→ **What to work on**
Determine the count of lines containing "original" in the entries below and return only that figure.
======== Data to examine
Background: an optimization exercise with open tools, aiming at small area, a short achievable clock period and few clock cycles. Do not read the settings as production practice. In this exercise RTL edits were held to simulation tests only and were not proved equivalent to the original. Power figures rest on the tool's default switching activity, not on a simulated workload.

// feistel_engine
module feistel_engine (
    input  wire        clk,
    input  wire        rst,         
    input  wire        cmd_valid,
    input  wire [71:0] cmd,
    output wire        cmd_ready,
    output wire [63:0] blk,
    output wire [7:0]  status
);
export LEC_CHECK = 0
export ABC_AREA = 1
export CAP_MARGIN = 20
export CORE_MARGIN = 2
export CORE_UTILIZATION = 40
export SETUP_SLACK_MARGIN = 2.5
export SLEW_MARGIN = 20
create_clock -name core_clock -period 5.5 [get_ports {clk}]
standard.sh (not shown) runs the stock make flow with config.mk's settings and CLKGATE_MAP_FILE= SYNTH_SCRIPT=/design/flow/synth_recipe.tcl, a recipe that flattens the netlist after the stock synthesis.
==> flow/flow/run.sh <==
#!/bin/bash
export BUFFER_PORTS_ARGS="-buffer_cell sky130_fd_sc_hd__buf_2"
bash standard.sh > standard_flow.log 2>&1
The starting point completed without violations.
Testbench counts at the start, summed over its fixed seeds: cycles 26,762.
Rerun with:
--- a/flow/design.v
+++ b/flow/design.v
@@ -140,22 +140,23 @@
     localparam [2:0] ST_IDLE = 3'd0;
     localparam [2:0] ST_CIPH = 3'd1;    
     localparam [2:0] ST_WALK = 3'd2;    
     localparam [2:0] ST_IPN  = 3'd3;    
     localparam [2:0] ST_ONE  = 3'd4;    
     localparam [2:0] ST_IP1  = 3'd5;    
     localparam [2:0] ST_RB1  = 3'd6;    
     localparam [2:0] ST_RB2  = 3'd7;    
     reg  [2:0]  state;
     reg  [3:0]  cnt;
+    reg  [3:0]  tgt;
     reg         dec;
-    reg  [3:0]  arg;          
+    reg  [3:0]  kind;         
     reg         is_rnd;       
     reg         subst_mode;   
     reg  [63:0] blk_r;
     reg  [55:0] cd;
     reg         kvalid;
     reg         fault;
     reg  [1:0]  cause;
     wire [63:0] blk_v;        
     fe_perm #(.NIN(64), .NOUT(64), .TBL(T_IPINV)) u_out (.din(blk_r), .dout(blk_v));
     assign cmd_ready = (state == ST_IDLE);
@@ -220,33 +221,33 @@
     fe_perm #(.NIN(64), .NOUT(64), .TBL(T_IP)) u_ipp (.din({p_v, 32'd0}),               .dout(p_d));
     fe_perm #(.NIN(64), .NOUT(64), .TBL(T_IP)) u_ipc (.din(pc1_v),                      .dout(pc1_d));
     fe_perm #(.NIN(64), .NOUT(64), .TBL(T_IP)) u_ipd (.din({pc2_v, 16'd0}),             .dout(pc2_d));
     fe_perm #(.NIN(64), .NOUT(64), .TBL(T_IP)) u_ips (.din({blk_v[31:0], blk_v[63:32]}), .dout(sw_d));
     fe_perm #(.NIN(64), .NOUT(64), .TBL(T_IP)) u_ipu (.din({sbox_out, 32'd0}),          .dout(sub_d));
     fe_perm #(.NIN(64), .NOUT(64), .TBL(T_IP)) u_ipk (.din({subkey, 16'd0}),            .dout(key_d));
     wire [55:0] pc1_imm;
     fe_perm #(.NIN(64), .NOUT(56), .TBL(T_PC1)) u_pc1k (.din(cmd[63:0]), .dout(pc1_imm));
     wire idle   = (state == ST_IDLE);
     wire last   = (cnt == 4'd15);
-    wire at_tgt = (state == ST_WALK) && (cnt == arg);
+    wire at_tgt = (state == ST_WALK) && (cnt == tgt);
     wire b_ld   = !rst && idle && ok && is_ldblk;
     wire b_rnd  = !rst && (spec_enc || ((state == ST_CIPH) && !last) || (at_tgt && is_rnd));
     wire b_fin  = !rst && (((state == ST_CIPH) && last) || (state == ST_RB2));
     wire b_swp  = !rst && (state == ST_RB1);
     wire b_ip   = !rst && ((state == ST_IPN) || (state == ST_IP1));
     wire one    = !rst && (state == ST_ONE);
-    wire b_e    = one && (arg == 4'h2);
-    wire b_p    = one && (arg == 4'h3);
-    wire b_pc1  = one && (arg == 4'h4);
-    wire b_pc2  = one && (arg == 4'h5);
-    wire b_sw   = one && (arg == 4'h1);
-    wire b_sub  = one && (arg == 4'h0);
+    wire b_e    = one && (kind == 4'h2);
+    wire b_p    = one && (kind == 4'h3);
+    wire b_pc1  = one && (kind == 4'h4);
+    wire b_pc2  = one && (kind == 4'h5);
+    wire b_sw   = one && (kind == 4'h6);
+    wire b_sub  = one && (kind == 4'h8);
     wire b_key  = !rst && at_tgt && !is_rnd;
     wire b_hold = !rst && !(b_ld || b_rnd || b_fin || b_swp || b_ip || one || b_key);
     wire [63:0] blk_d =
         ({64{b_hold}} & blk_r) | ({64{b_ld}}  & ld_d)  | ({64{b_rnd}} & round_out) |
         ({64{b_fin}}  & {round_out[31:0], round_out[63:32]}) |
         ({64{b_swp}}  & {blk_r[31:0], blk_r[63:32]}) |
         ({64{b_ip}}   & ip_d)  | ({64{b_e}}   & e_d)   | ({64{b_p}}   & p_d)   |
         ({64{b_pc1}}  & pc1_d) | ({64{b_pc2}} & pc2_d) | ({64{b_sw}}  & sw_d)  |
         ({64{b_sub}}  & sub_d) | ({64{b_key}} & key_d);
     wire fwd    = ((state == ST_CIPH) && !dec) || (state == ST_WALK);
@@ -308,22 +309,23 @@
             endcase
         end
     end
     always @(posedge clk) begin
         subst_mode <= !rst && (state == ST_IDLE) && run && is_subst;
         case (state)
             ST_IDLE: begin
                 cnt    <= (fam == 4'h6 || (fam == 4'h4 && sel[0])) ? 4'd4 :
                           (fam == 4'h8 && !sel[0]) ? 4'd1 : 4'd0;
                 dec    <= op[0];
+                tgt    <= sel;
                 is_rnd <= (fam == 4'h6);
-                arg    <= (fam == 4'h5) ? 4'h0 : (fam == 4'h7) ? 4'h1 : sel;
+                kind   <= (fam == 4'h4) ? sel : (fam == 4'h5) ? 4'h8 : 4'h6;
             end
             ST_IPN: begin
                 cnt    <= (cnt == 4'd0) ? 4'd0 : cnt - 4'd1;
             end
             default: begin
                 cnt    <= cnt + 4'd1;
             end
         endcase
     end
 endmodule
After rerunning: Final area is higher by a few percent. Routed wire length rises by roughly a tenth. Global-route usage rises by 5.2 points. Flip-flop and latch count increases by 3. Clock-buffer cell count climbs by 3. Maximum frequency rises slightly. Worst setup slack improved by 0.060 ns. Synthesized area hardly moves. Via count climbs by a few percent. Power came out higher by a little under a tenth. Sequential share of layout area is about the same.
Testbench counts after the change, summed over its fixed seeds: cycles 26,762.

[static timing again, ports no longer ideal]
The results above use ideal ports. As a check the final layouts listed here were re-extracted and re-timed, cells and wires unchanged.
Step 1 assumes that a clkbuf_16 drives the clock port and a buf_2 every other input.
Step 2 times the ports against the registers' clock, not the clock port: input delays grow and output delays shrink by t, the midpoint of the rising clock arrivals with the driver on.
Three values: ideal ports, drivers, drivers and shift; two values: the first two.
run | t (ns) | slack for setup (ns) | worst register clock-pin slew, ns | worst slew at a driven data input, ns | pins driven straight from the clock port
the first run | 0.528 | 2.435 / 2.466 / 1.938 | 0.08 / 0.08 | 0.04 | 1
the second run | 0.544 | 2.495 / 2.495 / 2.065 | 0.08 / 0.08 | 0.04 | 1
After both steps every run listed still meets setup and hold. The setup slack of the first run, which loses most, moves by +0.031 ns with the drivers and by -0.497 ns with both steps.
================
======== Data to examine
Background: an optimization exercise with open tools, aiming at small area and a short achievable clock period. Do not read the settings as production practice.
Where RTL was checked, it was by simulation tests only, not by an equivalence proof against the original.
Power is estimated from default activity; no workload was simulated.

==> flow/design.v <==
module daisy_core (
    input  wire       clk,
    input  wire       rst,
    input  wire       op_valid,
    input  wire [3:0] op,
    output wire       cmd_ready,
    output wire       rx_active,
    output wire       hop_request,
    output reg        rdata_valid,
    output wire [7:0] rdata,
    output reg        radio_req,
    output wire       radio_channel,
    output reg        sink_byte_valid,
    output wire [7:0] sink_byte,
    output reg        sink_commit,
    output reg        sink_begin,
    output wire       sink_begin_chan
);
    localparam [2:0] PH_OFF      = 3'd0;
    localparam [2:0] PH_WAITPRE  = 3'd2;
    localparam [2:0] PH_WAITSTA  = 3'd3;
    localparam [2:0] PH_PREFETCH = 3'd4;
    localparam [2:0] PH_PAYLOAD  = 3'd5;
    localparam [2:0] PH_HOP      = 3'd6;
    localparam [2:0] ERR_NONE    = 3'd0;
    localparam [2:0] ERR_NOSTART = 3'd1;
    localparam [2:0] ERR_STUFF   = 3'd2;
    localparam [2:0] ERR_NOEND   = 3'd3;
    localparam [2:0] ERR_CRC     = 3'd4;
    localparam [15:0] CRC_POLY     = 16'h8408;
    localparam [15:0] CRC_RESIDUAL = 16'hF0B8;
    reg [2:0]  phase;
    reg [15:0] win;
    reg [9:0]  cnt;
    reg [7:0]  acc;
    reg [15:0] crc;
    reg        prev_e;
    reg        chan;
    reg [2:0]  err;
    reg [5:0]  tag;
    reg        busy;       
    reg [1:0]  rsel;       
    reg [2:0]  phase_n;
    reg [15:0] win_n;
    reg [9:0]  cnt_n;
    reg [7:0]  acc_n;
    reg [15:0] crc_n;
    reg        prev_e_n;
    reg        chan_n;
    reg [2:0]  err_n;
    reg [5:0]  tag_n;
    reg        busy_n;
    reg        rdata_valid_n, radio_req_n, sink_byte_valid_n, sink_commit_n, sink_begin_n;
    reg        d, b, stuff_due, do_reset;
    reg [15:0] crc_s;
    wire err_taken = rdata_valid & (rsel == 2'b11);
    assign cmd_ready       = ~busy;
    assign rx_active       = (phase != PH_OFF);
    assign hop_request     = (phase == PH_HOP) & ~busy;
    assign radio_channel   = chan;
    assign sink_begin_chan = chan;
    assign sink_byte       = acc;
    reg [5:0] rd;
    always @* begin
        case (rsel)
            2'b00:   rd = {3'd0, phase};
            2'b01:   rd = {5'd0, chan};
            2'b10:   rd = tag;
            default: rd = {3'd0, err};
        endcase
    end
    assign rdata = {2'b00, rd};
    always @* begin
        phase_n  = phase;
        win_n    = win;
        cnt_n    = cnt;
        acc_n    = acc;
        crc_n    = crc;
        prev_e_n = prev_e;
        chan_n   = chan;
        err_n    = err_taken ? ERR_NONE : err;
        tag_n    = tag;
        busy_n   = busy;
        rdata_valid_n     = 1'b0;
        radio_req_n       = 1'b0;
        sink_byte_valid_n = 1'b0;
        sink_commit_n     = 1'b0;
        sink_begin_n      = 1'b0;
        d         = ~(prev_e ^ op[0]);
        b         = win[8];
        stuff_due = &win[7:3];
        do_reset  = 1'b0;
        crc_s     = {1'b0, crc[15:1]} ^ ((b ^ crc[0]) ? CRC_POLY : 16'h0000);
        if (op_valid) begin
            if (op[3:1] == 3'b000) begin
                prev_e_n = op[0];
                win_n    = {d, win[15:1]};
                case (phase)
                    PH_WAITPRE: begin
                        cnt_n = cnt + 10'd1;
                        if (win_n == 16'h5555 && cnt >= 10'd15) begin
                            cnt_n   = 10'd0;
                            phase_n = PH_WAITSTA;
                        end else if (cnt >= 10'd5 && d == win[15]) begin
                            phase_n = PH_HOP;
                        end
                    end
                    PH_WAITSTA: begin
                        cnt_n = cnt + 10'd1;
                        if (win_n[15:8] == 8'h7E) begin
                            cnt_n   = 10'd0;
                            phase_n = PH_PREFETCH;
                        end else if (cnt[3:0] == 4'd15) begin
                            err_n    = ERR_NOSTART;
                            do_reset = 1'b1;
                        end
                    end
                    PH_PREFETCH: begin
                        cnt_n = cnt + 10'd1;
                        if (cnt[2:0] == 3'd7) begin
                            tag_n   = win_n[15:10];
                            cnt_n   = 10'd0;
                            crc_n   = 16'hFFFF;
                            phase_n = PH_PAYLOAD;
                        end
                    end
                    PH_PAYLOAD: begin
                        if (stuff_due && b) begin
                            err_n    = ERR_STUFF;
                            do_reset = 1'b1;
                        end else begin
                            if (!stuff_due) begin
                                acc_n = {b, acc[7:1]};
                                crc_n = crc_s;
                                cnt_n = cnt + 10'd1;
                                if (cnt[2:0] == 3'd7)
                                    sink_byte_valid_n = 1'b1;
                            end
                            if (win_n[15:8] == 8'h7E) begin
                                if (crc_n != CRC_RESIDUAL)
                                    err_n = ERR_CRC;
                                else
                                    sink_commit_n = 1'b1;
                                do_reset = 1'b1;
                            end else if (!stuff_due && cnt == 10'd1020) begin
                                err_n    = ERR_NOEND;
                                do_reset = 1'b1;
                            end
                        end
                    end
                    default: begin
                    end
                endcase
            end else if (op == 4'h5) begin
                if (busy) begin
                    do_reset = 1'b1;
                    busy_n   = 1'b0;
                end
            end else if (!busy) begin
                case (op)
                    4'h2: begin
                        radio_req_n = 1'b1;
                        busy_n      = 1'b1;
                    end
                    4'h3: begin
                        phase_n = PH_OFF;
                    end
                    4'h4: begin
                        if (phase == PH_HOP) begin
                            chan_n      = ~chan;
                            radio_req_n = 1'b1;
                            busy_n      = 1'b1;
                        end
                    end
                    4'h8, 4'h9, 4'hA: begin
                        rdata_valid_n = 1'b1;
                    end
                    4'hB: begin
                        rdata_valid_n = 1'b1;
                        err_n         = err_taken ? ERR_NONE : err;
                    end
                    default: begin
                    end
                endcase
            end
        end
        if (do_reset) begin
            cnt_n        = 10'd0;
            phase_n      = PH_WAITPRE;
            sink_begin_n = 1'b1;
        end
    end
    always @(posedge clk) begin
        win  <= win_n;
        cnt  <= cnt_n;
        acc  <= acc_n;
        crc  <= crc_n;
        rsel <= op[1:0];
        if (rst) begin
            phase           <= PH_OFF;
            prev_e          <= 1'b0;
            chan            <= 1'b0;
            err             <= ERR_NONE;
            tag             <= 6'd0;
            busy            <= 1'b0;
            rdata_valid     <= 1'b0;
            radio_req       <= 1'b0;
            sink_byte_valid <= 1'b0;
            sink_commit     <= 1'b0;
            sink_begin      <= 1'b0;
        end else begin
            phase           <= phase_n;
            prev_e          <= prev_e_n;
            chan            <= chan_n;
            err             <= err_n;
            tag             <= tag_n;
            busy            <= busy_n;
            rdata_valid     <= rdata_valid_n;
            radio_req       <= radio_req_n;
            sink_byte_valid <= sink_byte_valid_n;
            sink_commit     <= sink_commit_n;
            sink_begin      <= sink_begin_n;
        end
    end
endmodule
================
======== Data to examine
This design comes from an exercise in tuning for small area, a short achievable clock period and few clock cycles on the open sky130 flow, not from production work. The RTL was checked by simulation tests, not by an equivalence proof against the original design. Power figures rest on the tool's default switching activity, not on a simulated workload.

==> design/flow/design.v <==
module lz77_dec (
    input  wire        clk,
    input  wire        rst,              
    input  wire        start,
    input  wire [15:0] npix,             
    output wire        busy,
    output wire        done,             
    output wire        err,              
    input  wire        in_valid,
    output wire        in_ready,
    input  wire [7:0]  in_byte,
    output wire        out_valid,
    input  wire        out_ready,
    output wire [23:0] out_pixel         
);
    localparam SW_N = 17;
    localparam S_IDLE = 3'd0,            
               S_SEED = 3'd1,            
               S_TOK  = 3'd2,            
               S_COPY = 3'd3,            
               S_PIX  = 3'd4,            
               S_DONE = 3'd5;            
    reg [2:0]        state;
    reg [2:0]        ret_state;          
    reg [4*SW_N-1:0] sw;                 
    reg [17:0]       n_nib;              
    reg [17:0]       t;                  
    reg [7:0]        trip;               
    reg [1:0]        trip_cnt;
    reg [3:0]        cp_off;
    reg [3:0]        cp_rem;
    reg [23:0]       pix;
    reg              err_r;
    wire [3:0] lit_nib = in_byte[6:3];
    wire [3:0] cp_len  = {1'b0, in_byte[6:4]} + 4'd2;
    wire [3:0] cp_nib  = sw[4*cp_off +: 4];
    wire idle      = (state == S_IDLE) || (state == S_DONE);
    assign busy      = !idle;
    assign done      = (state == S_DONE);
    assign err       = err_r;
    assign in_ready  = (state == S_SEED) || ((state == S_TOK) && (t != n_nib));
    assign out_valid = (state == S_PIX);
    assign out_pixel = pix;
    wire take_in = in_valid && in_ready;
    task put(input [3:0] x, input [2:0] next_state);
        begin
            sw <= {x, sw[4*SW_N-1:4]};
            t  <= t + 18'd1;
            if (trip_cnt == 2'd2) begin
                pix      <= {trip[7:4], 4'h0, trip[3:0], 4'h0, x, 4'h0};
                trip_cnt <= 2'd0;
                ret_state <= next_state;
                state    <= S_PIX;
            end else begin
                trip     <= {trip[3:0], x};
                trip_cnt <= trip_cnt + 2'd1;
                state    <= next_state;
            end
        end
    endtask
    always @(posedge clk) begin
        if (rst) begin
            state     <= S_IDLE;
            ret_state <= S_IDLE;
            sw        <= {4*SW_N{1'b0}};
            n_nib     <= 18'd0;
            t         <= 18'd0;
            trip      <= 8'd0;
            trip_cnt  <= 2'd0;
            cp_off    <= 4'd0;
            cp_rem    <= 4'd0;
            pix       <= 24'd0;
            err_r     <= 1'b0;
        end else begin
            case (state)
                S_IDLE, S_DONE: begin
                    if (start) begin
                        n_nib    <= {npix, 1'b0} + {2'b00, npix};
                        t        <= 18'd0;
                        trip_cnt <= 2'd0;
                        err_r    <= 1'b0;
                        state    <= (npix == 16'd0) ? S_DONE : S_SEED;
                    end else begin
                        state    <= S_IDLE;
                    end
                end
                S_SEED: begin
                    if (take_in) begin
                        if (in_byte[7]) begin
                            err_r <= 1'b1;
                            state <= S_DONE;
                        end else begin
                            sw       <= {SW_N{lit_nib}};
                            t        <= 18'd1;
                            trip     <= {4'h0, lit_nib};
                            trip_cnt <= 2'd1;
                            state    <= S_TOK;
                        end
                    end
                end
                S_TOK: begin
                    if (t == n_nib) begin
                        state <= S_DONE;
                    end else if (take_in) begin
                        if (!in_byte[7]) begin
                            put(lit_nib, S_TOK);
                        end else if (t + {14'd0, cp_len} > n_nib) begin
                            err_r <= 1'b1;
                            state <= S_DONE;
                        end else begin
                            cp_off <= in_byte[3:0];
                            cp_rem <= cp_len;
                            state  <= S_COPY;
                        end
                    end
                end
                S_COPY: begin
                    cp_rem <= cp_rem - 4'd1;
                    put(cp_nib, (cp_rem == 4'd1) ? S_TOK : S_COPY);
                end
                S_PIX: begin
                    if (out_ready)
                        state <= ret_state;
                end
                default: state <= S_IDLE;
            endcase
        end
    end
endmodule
================
→ **Completed task**
3